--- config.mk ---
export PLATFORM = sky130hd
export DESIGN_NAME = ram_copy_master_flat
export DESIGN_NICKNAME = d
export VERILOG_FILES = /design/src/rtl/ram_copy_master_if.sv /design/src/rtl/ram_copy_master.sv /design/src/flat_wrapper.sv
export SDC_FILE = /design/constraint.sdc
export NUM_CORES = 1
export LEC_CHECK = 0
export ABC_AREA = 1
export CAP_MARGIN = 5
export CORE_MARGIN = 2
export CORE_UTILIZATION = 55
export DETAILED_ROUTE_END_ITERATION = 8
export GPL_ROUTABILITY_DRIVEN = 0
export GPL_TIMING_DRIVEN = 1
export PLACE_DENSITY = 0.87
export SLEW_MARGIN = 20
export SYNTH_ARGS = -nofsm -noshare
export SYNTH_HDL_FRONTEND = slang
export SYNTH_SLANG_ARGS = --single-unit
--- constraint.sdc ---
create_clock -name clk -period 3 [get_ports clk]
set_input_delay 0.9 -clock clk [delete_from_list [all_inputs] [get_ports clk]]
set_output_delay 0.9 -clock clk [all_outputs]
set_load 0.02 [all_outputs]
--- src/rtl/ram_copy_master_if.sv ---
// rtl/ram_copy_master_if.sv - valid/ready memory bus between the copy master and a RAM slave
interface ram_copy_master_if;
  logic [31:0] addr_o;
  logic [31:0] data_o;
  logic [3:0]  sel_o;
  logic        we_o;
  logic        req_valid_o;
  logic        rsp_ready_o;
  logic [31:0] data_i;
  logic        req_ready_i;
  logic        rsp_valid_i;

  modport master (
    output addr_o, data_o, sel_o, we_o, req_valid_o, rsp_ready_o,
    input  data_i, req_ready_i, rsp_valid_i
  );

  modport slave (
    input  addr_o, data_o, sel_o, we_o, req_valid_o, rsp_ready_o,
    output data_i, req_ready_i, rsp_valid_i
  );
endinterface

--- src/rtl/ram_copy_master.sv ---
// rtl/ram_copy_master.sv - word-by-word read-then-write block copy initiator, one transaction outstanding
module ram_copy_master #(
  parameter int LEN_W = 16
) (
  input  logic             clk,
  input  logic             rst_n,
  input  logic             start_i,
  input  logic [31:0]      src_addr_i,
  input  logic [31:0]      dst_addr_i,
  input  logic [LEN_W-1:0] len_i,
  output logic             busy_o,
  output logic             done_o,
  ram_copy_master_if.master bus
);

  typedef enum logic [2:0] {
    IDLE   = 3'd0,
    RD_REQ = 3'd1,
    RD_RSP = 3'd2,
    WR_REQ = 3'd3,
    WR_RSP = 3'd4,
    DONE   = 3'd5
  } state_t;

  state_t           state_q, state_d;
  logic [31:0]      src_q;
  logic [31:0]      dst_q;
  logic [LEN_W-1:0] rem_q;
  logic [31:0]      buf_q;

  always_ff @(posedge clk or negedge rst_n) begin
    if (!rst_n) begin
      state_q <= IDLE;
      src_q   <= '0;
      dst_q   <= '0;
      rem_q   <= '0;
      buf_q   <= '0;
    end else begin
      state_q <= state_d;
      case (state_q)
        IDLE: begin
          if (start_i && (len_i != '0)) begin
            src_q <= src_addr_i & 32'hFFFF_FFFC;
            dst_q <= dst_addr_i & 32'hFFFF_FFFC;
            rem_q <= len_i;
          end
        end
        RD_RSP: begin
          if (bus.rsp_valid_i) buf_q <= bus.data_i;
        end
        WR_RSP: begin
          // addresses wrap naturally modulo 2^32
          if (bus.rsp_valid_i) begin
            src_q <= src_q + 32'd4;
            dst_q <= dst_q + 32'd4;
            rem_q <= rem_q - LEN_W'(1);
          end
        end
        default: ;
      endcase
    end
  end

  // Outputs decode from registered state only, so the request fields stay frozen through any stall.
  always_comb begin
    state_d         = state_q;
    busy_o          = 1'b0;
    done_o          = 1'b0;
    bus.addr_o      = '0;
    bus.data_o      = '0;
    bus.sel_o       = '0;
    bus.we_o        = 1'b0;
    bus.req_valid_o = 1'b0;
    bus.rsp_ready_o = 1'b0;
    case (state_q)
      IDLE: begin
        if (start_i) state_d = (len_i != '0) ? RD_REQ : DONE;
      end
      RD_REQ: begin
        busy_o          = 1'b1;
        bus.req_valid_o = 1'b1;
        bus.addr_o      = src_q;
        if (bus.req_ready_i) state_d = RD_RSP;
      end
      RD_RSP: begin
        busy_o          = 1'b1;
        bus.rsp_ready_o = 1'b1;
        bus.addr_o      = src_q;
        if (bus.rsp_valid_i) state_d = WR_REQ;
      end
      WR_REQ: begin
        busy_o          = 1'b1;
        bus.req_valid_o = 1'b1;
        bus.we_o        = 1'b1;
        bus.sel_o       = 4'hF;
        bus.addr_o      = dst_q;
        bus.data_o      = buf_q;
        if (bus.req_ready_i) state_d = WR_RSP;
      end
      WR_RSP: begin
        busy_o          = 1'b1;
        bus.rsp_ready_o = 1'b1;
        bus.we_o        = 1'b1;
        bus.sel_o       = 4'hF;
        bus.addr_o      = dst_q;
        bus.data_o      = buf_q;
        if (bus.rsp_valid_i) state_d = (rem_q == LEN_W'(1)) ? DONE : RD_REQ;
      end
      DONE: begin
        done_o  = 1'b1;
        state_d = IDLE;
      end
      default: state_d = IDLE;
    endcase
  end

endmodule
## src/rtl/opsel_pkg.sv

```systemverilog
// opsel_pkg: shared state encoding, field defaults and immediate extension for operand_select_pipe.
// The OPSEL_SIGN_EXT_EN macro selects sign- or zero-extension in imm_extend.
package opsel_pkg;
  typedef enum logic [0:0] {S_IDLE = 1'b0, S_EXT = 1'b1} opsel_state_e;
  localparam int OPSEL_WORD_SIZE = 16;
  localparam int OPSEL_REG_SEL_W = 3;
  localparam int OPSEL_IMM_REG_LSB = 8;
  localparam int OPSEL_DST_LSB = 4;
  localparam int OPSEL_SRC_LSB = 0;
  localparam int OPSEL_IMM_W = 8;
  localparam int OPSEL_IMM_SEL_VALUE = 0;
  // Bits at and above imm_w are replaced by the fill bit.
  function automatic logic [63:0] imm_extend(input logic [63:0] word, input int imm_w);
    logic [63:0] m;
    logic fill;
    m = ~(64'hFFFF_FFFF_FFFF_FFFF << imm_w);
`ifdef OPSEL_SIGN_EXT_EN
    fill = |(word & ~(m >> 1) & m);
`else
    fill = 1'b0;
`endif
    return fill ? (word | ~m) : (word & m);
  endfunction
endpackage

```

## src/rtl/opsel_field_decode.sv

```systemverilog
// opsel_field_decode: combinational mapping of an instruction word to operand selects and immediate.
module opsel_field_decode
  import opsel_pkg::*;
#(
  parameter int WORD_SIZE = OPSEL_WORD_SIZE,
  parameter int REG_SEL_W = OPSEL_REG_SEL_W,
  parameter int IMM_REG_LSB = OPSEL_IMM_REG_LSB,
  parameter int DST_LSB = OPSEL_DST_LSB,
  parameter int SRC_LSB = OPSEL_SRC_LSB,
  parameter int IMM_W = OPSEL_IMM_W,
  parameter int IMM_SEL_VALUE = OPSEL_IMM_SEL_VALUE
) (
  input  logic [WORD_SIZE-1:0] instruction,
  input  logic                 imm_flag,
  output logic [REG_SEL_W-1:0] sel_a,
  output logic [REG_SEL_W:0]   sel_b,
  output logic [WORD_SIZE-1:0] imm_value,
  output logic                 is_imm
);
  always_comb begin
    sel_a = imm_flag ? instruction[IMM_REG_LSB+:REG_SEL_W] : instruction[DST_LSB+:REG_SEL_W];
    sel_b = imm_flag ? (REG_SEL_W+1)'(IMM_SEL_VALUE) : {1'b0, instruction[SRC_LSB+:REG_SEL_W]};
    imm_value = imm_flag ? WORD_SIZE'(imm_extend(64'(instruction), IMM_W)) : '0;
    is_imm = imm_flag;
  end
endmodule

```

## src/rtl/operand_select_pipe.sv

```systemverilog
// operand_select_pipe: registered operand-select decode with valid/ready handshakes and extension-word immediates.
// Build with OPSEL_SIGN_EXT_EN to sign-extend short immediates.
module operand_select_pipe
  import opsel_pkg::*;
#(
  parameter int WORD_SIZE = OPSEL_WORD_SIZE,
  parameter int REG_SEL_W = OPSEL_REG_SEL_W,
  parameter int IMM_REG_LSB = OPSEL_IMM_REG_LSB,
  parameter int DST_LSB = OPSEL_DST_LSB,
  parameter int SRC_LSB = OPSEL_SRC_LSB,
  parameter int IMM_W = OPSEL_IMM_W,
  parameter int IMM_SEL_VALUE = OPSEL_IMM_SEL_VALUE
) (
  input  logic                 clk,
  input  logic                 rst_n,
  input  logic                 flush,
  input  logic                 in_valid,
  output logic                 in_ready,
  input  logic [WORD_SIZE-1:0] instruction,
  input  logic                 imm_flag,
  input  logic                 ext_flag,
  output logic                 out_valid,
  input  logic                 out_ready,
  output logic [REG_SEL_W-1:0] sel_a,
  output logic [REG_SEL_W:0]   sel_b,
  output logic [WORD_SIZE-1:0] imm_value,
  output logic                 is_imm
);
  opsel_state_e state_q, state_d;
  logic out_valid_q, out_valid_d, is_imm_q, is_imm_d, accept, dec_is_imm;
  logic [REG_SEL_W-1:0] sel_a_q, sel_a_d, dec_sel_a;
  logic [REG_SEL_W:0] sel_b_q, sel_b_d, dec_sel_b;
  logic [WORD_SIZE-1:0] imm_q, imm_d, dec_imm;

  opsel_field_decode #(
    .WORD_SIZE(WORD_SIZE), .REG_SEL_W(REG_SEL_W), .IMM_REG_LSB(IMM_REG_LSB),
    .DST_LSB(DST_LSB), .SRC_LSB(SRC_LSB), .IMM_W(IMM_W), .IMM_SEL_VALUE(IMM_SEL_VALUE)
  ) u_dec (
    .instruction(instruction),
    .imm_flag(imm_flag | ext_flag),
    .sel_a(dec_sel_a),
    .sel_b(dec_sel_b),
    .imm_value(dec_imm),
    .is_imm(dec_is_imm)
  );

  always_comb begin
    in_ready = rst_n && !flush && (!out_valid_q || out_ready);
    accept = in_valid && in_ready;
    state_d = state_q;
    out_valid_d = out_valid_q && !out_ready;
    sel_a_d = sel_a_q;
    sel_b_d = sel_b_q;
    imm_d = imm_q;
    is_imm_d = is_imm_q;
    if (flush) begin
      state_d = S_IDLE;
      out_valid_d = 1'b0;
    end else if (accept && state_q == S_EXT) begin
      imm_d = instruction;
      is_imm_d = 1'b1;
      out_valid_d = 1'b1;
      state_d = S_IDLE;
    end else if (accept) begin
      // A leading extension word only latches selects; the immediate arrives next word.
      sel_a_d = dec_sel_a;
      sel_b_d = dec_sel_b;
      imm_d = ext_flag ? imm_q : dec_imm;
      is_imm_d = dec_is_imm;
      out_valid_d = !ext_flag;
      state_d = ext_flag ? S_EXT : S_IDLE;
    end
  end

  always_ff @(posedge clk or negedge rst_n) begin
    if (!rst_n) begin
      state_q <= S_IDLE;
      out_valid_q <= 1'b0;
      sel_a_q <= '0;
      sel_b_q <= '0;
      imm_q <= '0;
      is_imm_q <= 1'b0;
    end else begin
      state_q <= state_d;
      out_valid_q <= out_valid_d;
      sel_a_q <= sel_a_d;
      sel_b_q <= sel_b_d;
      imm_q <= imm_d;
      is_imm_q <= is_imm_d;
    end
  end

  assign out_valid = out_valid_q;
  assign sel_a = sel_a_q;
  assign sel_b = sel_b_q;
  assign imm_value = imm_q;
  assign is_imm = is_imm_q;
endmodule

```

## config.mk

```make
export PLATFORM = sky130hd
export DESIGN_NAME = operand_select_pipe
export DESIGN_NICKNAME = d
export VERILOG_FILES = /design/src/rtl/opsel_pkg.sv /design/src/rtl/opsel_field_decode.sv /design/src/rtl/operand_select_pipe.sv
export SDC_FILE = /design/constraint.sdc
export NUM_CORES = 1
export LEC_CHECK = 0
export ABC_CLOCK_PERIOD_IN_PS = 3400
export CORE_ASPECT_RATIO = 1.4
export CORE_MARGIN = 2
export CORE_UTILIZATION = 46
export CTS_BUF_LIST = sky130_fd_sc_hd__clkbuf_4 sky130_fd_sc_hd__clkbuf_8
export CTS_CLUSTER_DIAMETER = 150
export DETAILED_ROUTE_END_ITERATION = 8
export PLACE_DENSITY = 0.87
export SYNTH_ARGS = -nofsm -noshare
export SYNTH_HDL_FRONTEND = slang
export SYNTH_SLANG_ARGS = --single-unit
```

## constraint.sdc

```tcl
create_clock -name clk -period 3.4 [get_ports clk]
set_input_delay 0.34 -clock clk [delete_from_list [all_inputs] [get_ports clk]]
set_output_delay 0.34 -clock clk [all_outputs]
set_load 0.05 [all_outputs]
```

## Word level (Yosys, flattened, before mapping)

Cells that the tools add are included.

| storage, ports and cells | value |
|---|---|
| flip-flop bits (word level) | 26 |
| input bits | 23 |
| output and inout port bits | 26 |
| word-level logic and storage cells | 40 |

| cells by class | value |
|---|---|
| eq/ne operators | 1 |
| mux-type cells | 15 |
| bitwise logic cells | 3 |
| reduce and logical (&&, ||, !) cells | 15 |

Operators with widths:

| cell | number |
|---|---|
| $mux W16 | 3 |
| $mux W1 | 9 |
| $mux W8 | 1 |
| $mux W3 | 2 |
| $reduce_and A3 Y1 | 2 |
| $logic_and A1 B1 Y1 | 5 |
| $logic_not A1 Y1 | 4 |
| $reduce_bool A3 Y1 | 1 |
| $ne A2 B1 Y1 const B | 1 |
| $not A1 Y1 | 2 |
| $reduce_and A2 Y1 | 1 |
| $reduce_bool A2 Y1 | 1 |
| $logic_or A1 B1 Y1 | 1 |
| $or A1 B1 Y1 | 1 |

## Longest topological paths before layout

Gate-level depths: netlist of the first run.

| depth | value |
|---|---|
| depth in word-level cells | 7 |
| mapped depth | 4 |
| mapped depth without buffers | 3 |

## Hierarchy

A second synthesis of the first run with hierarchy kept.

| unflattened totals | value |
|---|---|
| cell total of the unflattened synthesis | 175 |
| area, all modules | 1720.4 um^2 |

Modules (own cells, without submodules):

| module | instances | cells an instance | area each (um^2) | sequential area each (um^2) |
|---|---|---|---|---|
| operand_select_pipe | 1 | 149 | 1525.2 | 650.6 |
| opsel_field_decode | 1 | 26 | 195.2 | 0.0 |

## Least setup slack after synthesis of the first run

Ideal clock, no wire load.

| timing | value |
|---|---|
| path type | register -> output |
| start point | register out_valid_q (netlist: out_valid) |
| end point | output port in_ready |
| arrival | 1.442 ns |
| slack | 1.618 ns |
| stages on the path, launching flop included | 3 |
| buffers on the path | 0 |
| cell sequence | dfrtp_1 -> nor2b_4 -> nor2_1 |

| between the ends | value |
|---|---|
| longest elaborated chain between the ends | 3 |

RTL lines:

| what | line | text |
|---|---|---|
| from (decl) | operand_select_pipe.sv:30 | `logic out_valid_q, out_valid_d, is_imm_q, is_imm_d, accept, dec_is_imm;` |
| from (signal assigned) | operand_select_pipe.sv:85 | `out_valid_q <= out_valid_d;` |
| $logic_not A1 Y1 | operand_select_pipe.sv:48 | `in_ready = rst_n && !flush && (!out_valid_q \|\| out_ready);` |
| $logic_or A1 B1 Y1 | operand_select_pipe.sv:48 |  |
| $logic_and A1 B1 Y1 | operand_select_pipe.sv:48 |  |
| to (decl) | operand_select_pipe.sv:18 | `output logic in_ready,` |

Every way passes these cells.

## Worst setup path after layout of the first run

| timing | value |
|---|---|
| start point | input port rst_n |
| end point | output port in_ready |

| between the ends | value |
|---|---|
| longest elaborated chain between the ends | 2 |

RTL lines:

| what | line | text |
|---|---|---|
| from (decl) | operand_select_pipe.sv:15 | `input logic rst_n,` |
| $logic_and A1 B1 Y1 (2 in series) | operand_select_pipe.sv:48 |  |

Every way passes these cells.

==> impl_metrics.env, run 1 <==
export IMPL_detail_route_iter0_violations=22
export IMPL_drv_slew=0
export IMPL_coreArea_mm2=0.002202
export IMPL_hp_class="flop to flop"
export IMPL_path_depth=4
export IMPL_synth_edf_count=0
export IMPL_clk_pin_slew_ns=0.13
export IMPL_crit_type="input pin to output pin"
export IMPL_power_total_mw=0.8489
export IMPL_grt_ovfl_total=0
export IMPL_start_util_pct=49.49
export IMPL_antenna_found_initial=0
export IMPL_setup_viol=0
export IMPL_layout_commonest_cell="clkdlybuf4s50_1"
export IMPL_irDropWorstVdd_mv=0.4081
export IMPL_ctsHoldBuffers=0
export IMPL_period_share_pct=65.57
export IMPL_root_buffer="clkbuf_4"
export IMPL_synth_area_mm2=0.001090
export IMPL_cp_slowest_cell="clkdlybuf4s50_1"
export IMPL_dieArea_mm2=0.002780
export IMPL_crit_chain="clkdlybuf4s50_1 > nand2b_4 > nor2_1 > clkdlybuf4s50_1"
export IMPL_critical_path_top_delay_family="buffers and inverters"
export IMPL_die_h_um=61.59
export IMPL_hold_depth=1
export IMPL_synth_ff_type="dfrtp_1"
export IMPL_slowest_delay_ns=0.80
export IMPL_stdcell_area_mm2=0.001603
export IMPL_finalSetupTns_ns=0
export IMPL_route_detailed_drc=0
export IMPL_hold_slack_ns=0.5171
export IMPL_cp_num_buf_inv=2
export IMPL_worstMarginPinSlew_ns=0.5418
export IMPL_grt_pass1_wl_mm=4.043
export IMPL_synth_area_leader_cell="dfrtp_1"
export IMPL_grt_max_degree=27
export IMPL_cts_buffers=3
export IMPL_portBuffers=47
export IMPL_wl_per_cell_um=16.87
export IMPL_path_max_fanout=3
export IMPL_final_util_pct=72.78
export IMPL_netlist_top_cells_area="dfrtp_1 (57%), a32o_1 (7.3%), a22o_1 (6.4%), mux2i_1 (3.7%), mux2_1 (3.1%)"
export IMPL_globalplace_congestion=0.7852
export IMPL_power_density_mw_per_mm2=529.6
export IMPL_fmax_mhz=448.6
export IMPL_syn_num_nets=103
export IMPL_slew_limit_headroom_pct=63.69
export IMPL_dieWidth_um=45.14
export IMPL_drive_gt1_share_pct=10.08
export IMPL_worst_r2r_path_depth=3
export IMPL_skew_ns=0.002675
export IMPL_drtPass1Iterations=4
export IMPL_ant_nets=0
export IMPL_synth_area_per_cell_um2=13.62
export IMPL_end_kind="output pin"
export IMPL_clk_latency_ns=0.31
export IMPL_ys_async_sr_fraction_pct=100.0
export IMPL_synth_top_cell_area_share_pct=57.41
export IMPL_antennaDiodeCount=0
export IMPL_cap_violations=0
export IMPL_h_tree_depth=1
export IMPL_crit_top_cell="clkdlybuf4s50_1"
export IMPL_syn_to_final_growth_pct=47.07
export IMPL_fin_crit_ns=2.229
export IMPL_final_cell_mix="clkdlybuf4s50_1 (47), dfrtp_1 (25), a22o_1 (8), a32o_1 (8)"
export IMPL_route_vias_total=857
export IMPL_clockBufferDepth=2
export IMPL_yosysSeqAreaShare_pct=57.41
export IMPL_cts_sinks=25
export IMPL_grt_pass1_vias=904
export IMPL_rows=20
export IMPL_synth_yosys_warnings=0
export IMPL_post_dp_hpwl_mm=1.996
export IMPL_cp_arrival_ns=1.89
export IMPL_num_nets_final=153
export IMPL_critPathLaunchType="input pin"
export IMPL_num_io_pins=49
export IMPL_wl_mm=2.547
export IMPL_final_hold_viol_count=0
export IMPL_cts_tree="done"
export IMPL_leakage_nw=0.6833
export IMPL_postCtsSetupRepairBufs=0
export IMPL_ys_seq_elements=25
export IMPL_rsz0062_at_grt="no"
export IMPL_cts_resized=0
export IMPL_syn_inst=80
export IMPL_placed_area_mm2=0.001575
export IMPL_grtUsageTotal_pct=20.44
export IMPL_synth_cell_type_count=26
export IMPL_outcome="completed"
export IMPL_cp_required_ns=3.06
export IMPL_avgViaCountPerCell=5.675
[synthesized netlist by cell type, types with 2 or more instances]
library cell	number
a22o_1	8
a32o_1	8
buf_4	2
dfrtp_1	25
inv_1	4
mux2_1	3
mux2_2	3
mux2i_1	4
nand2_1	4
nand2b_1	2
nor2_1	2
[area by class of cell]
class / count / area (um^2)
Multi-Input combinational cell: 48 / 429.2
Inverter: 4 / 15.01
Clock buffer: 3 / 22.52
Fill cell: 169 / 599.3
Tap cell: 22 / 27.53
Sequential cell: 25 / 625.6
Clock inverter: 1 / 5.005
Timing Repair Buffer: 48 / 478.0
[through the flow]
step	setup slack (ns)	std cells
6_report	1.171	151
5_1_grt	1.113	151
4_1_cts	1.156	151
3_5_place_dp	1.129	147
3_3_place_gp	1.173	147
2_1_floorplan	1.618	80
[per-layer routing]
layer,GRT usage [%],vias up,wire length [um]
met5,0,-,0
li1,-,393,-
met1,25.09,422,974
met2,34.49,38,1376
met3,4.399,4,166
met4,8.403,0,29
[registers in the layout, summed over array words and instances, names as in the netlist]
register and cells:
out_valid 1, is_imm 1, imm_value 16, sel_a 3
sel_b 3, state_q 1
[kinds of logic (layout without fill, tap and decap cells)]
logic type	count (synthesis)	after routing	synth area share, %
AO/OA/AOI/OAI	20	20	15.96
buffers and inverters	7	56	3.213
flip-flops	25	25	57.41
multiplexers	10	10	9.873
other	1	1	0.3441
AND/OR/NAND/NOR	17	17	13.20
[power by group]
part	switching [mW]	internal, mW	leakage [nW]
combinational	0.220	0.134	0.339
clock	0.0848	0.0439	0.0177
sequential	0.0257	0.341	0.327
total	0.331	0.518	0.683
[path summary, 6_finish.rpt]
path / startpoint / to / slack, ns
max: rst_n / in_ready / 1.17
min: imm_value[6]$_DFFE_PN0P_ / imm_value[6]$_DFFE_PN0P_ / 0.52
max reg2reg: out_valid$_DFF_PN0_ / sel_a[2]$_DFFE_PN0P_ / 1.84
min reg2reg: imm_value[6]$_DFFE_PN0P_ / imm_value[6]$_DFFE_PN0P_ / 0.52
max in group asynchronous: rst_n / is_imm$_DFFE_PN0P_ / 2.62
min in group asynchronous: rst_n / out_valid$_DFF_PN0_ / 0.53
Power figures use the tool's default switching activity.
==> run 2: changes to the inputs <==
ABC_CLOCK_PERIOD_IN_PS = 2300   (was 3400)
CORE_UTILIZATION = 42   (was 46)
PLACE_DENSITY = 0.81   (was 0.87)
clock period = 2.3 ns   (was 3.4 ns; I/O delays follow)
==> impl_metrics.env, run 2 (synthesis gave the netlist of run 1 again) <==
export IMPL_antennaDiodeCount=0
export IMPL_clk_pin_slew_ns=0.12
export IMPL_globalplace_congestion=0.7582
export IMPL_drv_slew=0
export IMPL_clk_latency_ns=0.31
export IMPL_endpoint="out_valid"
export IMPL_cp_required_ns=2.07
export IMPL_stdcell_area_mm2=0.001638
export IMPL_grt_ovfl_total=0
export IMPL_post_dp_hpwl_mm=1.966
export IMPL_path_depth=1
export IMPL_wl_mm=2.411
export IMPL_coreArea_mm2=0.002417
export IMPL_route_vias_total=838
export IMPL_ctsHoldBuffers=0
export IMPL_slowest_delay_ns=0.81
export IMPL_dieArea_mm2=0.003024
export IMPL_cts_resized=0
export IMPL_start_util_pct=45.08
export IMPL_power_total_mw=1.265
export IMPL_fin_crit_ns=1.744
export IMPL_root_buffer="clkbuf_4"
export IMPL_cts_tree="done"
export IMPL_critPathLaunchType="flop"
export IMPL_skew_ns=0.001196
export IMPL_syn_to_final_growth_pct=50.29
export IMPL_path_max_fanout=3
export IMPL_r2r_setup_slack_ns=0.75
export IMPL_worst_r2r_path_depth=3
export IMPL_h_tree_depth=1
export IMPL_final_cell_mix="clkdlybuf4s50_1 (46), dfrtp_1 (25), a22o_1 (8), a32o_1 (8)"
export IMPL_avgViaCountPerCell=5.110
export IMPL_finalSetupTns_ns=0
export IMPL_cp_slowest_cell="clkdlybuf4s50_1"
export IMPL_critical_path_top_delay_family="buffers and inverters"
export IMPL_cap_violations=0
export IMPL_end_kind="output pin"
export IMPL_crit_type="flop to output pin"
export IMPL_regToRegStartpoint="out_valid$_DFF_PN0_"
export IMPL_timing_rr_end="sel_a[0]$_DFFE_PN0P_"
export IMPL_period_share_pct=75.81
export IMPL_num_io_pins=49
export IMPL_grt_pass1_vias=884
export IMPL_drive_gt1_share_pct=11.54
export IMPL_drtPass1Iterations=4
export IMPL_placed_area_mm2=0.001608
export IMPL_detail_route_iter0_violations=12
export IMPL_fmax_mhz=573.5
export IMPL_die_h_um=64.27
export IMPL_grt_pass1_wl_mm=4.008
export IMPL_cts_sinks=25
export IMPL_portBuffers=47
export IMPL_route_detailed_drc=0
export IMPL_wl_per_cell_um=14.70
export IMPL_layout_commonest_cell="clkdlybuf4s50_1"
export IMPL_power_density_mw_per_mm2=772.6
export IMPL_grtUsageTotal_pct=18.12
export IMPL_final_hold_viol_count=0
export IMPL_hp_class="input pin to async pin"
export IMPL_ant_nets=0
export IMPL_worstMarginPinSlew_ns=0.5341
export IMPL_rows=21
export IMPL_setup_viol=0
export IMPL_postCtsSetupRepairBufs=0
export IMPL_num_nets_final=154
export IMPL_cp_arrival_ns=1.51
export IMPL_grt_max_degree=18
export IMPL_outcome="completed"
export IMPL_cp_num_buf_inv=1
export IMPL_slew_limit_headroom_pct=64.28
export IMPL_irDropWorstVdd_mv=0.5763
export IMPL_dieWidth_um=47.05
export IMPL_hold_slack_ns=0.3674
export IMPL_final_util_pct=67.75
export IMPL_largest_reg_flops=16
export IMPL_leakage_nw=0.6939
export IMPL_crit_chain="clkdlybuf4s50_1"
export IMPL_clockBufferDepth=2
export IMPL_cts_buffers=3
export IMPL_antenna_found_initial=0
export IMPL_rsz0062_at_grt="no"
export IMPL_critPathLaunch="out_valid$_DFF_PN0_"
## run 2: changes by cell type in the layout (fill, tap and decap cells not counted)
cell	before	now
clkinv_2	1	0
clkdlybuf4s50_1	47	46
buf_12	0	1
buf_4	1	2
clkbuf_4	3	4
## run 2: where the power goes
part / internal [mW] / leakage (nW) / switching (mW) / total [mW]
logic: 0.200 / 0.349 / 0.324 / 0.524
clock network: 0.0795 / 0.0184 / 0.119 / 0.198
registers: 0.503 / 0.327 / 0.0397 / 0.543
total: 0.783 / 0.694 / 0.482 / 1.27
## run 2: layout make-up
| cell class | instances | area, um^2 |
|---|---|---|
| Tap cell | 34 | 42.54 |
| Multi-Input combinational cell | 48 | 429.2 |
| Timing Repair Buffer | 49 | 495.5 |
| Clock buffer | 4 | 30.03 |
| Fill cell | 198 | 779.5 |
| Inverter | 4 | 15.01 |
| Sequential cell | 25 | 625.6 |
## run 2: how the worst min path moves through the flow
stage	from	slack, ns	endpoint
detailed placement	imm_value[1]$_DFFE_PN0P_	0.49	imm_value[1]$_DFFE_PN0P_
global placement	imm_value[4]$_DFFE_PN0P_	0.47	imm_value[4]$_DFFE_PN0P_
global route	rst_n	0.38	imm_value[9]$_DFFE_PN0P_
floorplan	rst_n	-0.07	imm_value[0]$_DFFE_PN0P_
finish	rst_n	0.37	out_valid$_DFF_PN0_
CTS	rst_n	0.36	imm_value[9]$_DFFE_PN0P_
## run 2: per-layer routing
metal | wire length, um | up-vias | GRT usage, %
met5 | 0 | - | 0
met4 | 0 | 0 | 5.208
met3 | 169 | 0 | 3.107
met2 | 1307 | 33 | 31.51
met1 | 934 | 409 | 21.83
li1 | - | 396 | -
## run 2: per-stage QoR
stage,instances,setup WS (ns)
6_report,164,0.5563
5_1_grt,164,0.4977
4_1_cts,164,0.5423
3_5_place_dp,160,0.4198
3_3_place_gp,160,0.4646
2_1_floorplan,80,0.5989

[Requirement]: Only the lines above, from the first through the one holding "export CORE_UTILIZATION = 55", are to be output, and they must be copied exactly.

[Problem solution]:
--- config.mk ---
export PLATFORM = sky130hd
export DESIGN_NAME = ram_copy_master_flat
export DESIGN_NICKNAME = d
export VERILOG_FILES = /design/src/rtl/ram_copy_master_if.sv /design/src/rtl/ram_copy_master.sv /design/src/flat_wrapper.sv
export SDC_FILE = /design/constraint.sdc
export NUM_CORES = 1
export LEC_CHECK = 0
export ABC_AREA = 1
export CAP_MARGIN = 5
export CORE_MARGIN = 2
export CORE_UTILIZATION = 55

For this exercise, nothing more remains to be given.